**Problem to solve:** Copy, exactly and without additions, every line in the records below from the one holding "max in group" through the one holding "area (µm²) |", both ends included.

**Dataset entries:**
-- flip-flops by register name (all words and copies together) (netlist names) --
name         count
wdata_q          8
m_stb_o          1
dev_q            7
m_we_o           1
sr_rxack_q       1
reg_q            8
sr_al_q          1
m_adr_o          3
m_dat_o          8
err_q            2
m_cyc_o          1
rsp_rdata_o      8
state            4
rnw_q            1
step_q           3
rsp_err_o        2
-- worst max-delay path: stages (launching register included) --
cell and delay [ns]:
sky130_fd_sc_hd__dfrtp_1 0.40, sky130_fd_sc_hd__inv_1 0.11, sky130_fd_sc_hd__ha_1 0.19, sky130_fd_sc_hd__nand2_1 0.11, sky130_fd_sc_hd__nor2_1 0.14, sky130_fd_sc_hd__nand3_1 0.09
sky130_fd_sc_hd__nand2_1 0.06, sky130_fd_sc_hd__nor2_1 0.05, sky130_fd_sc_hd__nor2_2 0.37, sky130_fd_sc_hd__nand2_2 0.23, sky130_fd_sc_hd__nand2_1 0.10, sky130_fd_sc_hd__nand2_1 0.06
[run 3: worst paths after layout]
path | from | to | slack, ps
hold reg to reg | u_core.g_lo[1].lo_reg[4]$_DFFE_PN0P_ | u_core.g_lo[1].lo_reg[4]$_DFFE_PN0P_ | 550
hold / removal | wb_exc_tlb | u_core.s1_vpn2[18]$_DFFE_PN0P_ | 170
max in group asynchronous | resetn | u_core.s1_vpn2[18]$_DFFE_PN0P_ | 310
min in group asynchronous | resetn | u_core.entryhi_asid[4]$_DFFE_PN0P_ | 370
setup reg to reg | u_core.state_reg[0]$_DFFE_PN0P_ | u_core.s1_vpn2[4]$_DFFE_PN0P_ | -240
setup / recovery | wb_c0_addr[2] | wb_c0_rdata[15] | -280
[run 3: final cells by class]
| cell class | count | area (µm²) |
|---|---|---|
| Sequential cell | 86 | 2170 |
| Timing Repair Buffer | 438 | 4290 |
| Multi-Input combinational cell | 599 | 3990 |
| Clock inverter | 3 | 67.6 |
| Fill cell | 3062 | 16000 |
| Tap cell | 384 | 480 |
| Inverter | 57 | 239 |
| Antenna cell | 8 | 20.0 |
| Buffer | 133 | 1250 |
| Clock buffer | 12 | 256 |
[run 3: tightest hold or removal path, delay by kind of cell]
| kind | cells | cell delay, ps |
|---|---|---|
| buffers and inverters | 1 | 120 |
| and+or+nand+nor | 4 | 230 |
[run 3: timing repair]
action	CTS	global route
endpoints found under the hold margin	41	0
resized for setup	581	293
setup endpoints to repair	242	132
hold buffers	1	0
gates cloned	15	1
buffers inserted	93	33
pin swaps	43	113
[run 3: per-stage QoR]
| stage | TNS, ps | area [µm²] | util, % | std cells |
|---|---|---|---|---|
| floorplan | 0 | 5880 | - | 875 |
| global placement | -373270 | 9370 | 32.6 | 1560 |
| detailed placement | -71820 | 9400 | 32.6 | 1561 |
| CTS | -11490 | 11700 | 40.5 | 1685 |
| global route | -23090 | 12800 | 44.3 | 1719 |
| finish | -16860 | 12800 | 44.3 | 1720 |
File: config.mk
export PLATFORM = sky130hd
export DESIGN_NAME = rggen_register_access_sequencer
export DESIGN_NICKNAME = d
export VERILOG_FILES = /design/src/rtl/rggen_register_access_sequencer.sv
export SDC_FILE = /design/constraint.sdc
export NUM_CORES = 1
export LEC_CHECK = 0
export ABC_AREA = 0
export BUFFER_PORTS_ARGS = -buffer_cell sky130_fd_sc_hd__buf_2
export CORE_MARGIN = 3
export CORE_UTILIZATION = 35
export DETAILED_ROUTE_END_ITERATION = 6
export PLACE_DENSITY = 0.67
export SLEW_MARGIN = 30
export SYNTH_ARGS = -nofsm -noshare
export SYNTH_HDL_FRONTEND = slang
export SYNTH_SLANG_ARGS = --single-unit
export TNS_END_PERCENT = 30
File: constraint.sdc
create_clock -name i_clk -period 1.5 [get_ports i_clk]
set_input_delay 0.15 -clock i_clk [delete_from_list [all_inputs] [get_ports i_clk]]
set_output_delay 0.15 -clock i_clk [all_outputs]
set_load 0.005 [all_outputs]
File: src/rtl/rggen_register_access_sequencer.sv
// rggen_register_access_sequencer
//
// Host-side front end of the register block. Takes one host request at a
// time, broadcasts it to every register instance, and waits for the claiming
// register to signal ready. The captured status and read data are returned
// as a held response. The block answers with DECERR when no register claims
// the address, and with SLVERR when a claimed access stalls past
// TIMEOUT_CYCLES. A TIMEOUT_CYCLES of 0 turns the timeout off.
//
// Ports
//   i_clk, i_rst_n          clock, synchronous active-low reset
//   i_req_*, o_req_ready    host request channel
//   o_rsp_*, i_rsp_ready    host response channel (held until consumed)
//   o_register_*            broadcast access, qualified by o_register_valid
//   i_register_*            per-register active/ready/status/read data,
//                           slice i at [2i+:2] / [BUS_WIDTH*i+:BUS_WIDTH]
//
// Handshakes: a transfer happens on a rising edge where valid and ready are
// both high. Once valid is raised, the payload stays stable until that edge.
// This block never drops a raised valid on its own.
module rggen_register_access_sequencer #(
    parameter int ADDRESS_WIDTH  = 8,
    parameter int BUS_WIDTH      = 32,
    parameter int REGISTERS      = 1,
    parameter int TIMEOUT_CYCLES = 0
) (
    input  logic                           i_clk,
    input  logic                           i_rst_n,
    input  logic                           i_req_valid,
    output logic                           o_req_ready,
    input  logic [ADDRESS_WIDTH-1:0]       i_req_address,
    input  logic                           i_req_write,
    input  logic [BUS_WIDTH-1:0]           i_req_write_data,
    input  logic [BUS_WIDTH/8-1:0]         i_req_strobe,
    output logic                           o_rsp_valid,
    input  logic                           i_rsp_ready,
    output logic [1:0]                     o_rsp_status,
    output logic [BUS_WIDTH-1:0]           o_rsp_read_data,
    output logic                           o_register_valid,
    output logic [ADDRESS_WIDTH-1:0]       o_register_address,
    output logic                           o_register_write,
    output logic [BUS_WIDTH-1:0]           o_register_write_data,
    output logic [BUS_WIDTH/8-1:0]         o_register_strobe,
    input  logic [REGISTERS-1:0]           i_register_active,
    input  logic [REGISTERS-1:0]           i_register_ready,
    input  logic [2*REGISTERS-1:0]         i_register_status,
    input  logic [BUS_WIDTH*REGISTERS-1:0] i_register_read_data
);

    localparam int LSB_WIDTH   = $clog2(BUS_WIDTH / 8);
    // A disabled timeout still gets a 1-bit counter so no signal has zero width.
    localparam int COUNT_WIDTH = (TIMEOUT_CYCLES > 0) ? $clog2(TIMEOUT_CYCLES + 1) : 1;
    localparam logic [ADDRESS_WIDTH-1:0] ADDRESS_MASK = {ADDRESS_WIDTH{1'b1}} << LSB_WIDTH;

    localparam logic [1:0] STATUS_SLVERR = 2'b10;
    localparam logic [1:0] STATUS_DECERR = 2'b11;

    typedef enum logic [1:0] {
        IDLE = 2'd0,
        BUSY = 2'd1,
        RESP = 2'd2
    } state_e;

    state_e                   state;
    state_e                   state_next;
    logic [COUNT_WIDTH-1:0]   count;
    logic                     count_up;
    logic                     any_ready;
    logic                     any_active;
    logic                     timeout;
    logic [1:0]               ready_status;
    logic [BUS_WIDTH-1:0]     ready_data;
    logic                     load_rsp;
    logic [1:0]               status_next;
    logic [BUS_WIDTH-1:0]     data_next;

    // At most one register may be ready, so OR-ing the ready-masked slices
    // selects the responder without a priority encoder.
    always_comb begin
        ready_status = '0;
        ready_data   = '0;
        for (int i = 0; i < REGISTERS; i++) begin
            if (i_register_ready[i]) begin
                ready_status = ready_status | i_register_status[2*i+:2];
                ready_data   = ready_data | i_register_read_data[BUS_WIDTH*i+:BUS_WIDTH];
            end
        end
    end

    assign any_ready  = |i_register_ready;
    assign any_active = |i_register_active;
    // Fires in the BUSY cycle that would be the TIMEOUT_CYCLES-th stalled one.
    assign timeout    = (TIMEOUT_CYCLES > 0) &&
                        (count == COUNT_WIDTH'(TIMEOUT_CYCLES - 1));

    always_comb begin
        state_next  = state;
        load_rsp    = 1'b0;
        count_up    = 1'b0;
        status_next = o_rsp_status;
        data_next   = o_rsp_read_data;
        case (state)
            IDLE: begin
                if (i_req_valid) begin
                    state_next = BUSY;
                end
            end
            BUSY: begin
                // Ready wins over decode error and timeout in the same cycle.
                if (any_ready) begin
                    state_next  = RESP;
                    load_rsp    = 1'b1;
                    status_next = ready_status;
                    data_next   = o_register_write ? '0 : ready_data;
                end else if (!any_active) begin
                    state_next  = RESP;
                    load_rsp    = 1'b1;
                    status_next = STATUS_DECERR;
                    data_next   = '0;
                end else if (timeout) begin
                    state_next  = RESP;
                    load_rsp    = 1'b1;
                    status_next = STATUS_SLVERR;
                    data_next   = '0;
                end else begin
                    count_up = 1'b1;
                end
            end
            RESP: begin
                if (i_rsp_ready) begin
                    state_next = IDLE;
                end
            end
            default: begin
                state_next = IDLE;
            end
        endcase
    end

    always_ff @(posedge i_clk) begin
        if (!i_rst_n) begin
            state                 <= IDLE;
            count                 <= '0;
            o_register_address    <= '0;
            o_register_write      <= 1'b0;
            o_register_write_data <= '0;
            o_register_strobe     <= '0;
            o_rsp_status          <= '0;
            o_rsp_read_data       <= '0;
        end else begin
            state <= state_next;
            if ((state == IDLE) && i_req_valid) begin
                o_register_address    <= i_req_address & ADDRESS_MASK;
                o_register_write      <= i_req_write;
                o_register_write_data <= i_req_write_data;
                o_register_strobe     <= i_req_strobe;
                count                 <= '0;
            end else if (count_up) begin
                count <= count + COUNT_WIDTH'(1);
            end
            if (load_rsp) begin
                o_rsp_status    <= status_next;
                o_rsp_read_data <= data_next;
            end
        end
    end

    // Handshake flags are decoded from state alone, so nothing on the
    // register side reaches the host side combinationally.
    assign o_req_ready      = (state == IDLE);
    assign o_register_valid = (state == BUSY);
    assign o_rsp_valid      = (state == RESP);

`ifdef RGGEN_ENABLE_SVA
    ast_onehot_ready: assert property (@(posedge i_clk) disable iff (!i_rst_n)
        o_register_valid |-> $onehot0(i_register_ready));
    ast_onehot_active: assert property (@(posedge i_clk) disable iff (!i_rst_n)
        o_register_valid |-> $onehot0(i_register_active));
`endif

endmodule

==> flow_summary.toml <==
[run_status]
outcome = "finished, final reports clean"

[place]
portBuffers = 162
post-place-cells = 597
hpwl_after_detailed_placement_um = 5540
dp_slack_ns = 0.0849
place_congestion = 0.726

[synthesis]
synth_top_family_by_area = "compound AO/OA/AOI/OAI gates"
multiplexer_area_fraction_after_synthesis_pct = 0
synth_cells = 360
yosys.area_share.adder_pct = 0
yosysTopAreaCellShare_pct = 51.8
yosysSeqAreaShare_pct = 51.8
synth-compound-area-share_pct = 22.7
synthTopCellsByCount = "sky130_fd_sc_hd__dfxtp_1, sky130_fd_sc_hd__nand2_1, sky130_fd_sc_hd__nand3_1, sky130_fd_sc_hd__a21oi_1, sky130_fd_sc_hd__a31o_1"
postSynthRegisterBits = 79
yosys.area_share.simple_pct = 18.4
ranking_of_synthesized_cells_by_area = "sky130_fd_sc_hd__dfxtp_1, sky130_fd_sc_hd__nand2_1, sky130_fd_sc_hd__a31o_1"
post_synth_xor_area_fraction_pct = 0
postSynth.topFlopCell = "sky130_fd_sc_hd__dfxtp_1"
post-synth-top-count-cell = "sky130_fd_sc_hd__dfxtp_1"
synth.lib_cells_used.distinct = 20
average_instance_area_after_synthesis_um2 = 8.49
synthesis.yosys.warnings = 0
synthArstFlopShare_pct = 0
synth_top_cell_by_area = "sky130_fd_sc_hd__dfxtp_1"
synth_edf_count = 0
syn-cell-area_um2 = 3060

[floorplan]
core.rowCount = 33
die_area_um2 = 9890
io_pins = 167
initial_core_util_pct = 36.6
die_h_um = 99.4
core_area_um2 = 8340
die_x_um = 99.4

[pwr]
power_switching_w = 0.00114
seq_power_share_pct = 49.9
static-leakage-power_nw = 1.92
power_switching_share_pct = 25.1
power_frac_comb_pct = 13.0
power_per_cell_area_nw_per_um2 = 1100
vdd_drop_max_uv = 513
post-layout-total-power_w = 0.00455
clock_power_share_pct = 37.2
cell_internal_power_w = 0.00341

[cells_and_area]
final-instance-count-excl-fill = 613
layout.nets = 589
drive_above_1_share_pct = 37.2
filler_cell_count = 817
antenna-diode-count = 0
syn2layout_area_growth_pct = 35.7
post-route-util_pct = 49.7

[hold_path]
hp-class = "input pin to flip-flop"
hold_path_end = "o_register_write_data[29]"
timing.hold.worst.start = "i_req_write_data[29]"
min_delay_path_depth = 3

[global_route]
grt_util_all_layers_pct = 16.0
vias_in_the_first_global_route = 2803
grt_pass1_wl_um = 12900
grt_max_degree = 88
number_of_antenna_violations_at_the_first_check_in_global_routing = 0
global_route.overflow_total = 0

[critical_path]
timing.rr.start = "state[0]"
crit_path_required_time_ns = 1.35
critPathCaptureType = "primary output"
worst_setup_path_start_kind = "flip-flop"
slowest_stage = "sky130_fd_sc_hd__dfxtp_2"
regToRegEndpoint = "o_rsp_status[1]"
timing_worst_setup_path_type = "flip-flop to primary output"
setup.worst_path.start = "state[0]"
timing.critical_path.cells = "nor2b_2 > buf_4 > buf_2"
timing.reg2reg.worst_path_depth = 4
timing.critical_path.slowest_cell_delay_ns = 0.38
crit_fanout = 10
worstPathArrival_ns = 1.22
timing.reg2reg.setup_slack_ns = 0.19

[timing]
unrepaired_setup_endpoints_after_global_routing = "no"
number_of_hold_violations_in_the_final_report = 0
fin_tns_setup_ns = 0
report.final.setup_viol = 0
timing.final.ws_setup_ns = 0.131
drv_slew = 0
min_period_ns = 1.37
finClkSkew_ns = 0.00747
final_min_period_over_clock_period_pct = 91.2
fmax_mhz = 731

[clocking]
cts_clk_pin_slew_worst_paths_ns = 0.08
cts_tree = "done"
clock_path_buffers = 2
cts_inserted_buffers = 9
clock-sinks = 79
cts_root_buffer = "sky130_fd_sc_hd__clkbuf_8"
h_tree_levels = 3
clk_lat_worst_skew_ns = 0.34

[detailed_routing]
final_routed_wirelength_um = 8040
drt-initial-drc-count = 123
drcViolationCount = 0
dr_total_vias = 3003
drt-wirelength-per-cell_um = 13.1
first_pass_iters = 4
antenna_left = 0
viasPerCell = 4.90

[flow_run]
max_cap_viol_count = 0
[registers in the layout, summed over array words and instances, names as in the netlist]
signal	cells
o_register_write	1
o_register_strobe	4
o_register_address	6
o_register_write_data	32
o_rsp_read_data	32
o_rsp_status	2
state	2
[cells in the final DEF (no fill, tap or decap), types with 2 or more instances in the layout]
cell type                    count
sky130_fd_sc_hd__a21oi_1        32
sky130_fd_sc_hd__a31o_1         32
sky130_fd_sc_hd__buf_12          4
sky130_fd_sc_hd__buf_2         161
sky130_fd_sc_hd__buf_4           5
sky130_fd_sc_hd__bufinv_16       2
sky130_fd_sc_hd__clkbuf_8        9
sky130_fd_sc_hd__clkinvlp_4      2
sky130_fd_sc_hd__conb_1          2
sky130_fd_sc_hd__dfxtp_1        78
sky130_fd_sc_hd__nand2_1        77
sky130_fd_sc_hd__nand3_1        43
sky130_fd_sc_hd__nor2b_1         2
sky130_fd_sc_hd__o21a_1          2
sky130_fd_sc_hd__o21ai_0        14
sky130_fd_sc_hd__o21ai_1        29
sky130_fd_sc_hd__o221a_1         2
[final cells by class]
| class | instances | area (um2) | share of cell area [%] |
|---|---|---|---|
| clock buffers | 10 | 128 | 3.08 |
| flip-flops and latches | 79 | 1580 | 38.2 |
| repair buffers | 172 | 945 | 22.8 |
| multi-input cells | 242 | 1270 | 30.8 |
| well taps | 105 | 131 | 3.17 |
| clock inverters | 5 | 83.8 | 2.02 |
[power by group through the flow]
| stage | Sequential (W) | Combinational, W | Clock, W |
|---|---|---|---|
| 3_3_place_gp | 0.00231 | 0.000584 | 0 |
| 6_report | 0.00227 | 0.000591 | 0.00169 |
| 3_5_place_dp | 0.00231 | 0.000594 | 0 |
| 4_1_cts | 0.00227 | 0.000595 | 0.00176 |
| 5_1_grt | 0.00228 | 0.000663 | 0.00185 |
| 2_1_floorplan | 0.00232 | 0.000301 | 0 |
[metrics by stage]
stage | hold WS, ns | cell area [um2]
floorplan | 0.280 | 3060
global placement | 0.363 | 3920
detailed placement | 0.370 | 3920
CTS | 0.000405 | 4140
global route | 0.00369 | 4150
finish | 0.0247 | 4150
[critical path, delay by kind of cell, from the launching register on]
family | cells | cell delay [ns]
DFF | 1 | 0.38
buffers and inverters | 2 | 0.32
and+or+nand+nor | 1 | 0.19
[worst max path at each step]
stage               slack, ns                   to
floorplan                0.22  o_rsp_read_data[10]
global route             0.05     o_register_valid
global placement         0.12      o_rsp_status[0]
detailed placement       0.08      o_rsp_status[0]
finish                   0.13     o_register_valid
CTS                      0.02     o_register_valid
[logic make-up after synthesis]
logic type | count (synthesis)
AND/OR/NAND/NOR | 129
AO/OA/AOI/OAI | 111
flip-flops | 79
buffers and inverters | 40
other | 1
[layer usage]
metal | track usage [%] | part of all wire [%] | up-vias
met4 | 5.99 | 1.0 | 0
li1 | - | - | 1528
met1 | 20.8 | 46 | 1349
met3 | 5.47 | 9.3 | 8
met5 | 0 | 0 | -
met2 | 24.5 | 44 | 118
[repair_timing]
| item | 4_1_cts | 5_1_grt |
|---|---|---|
| buffers inserted | 0 | 0 |
| hold buffers | 1 | 0 |
| hold endpoints to repair | 1 | 0 |
| setup endpoints to repair | 0 | 34 |
| gates resized for setup | 0 | 2 |
Power figures use the tool's default switching activity.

**Solution:**
max in group asynchronous | resetn | u_core.s1_vpn2[18]$_DFFE_PN0P_ | 310
min in group asynchronous | resetn | u_core.entryhi_asid[4]$_DFFE_PN0P_ | 370
setup reg to reg | u_core.state_reg[0]$_DFFE_PN0P_ | u_core.s1_vpn2[4]$_DFFE_PN0P_ | -240
setup / recovery | wb_c0_addr[2] | wb_c0_rdata[15] | -280
[run 3: final cells by class]
| cell class | count | area (µm²) |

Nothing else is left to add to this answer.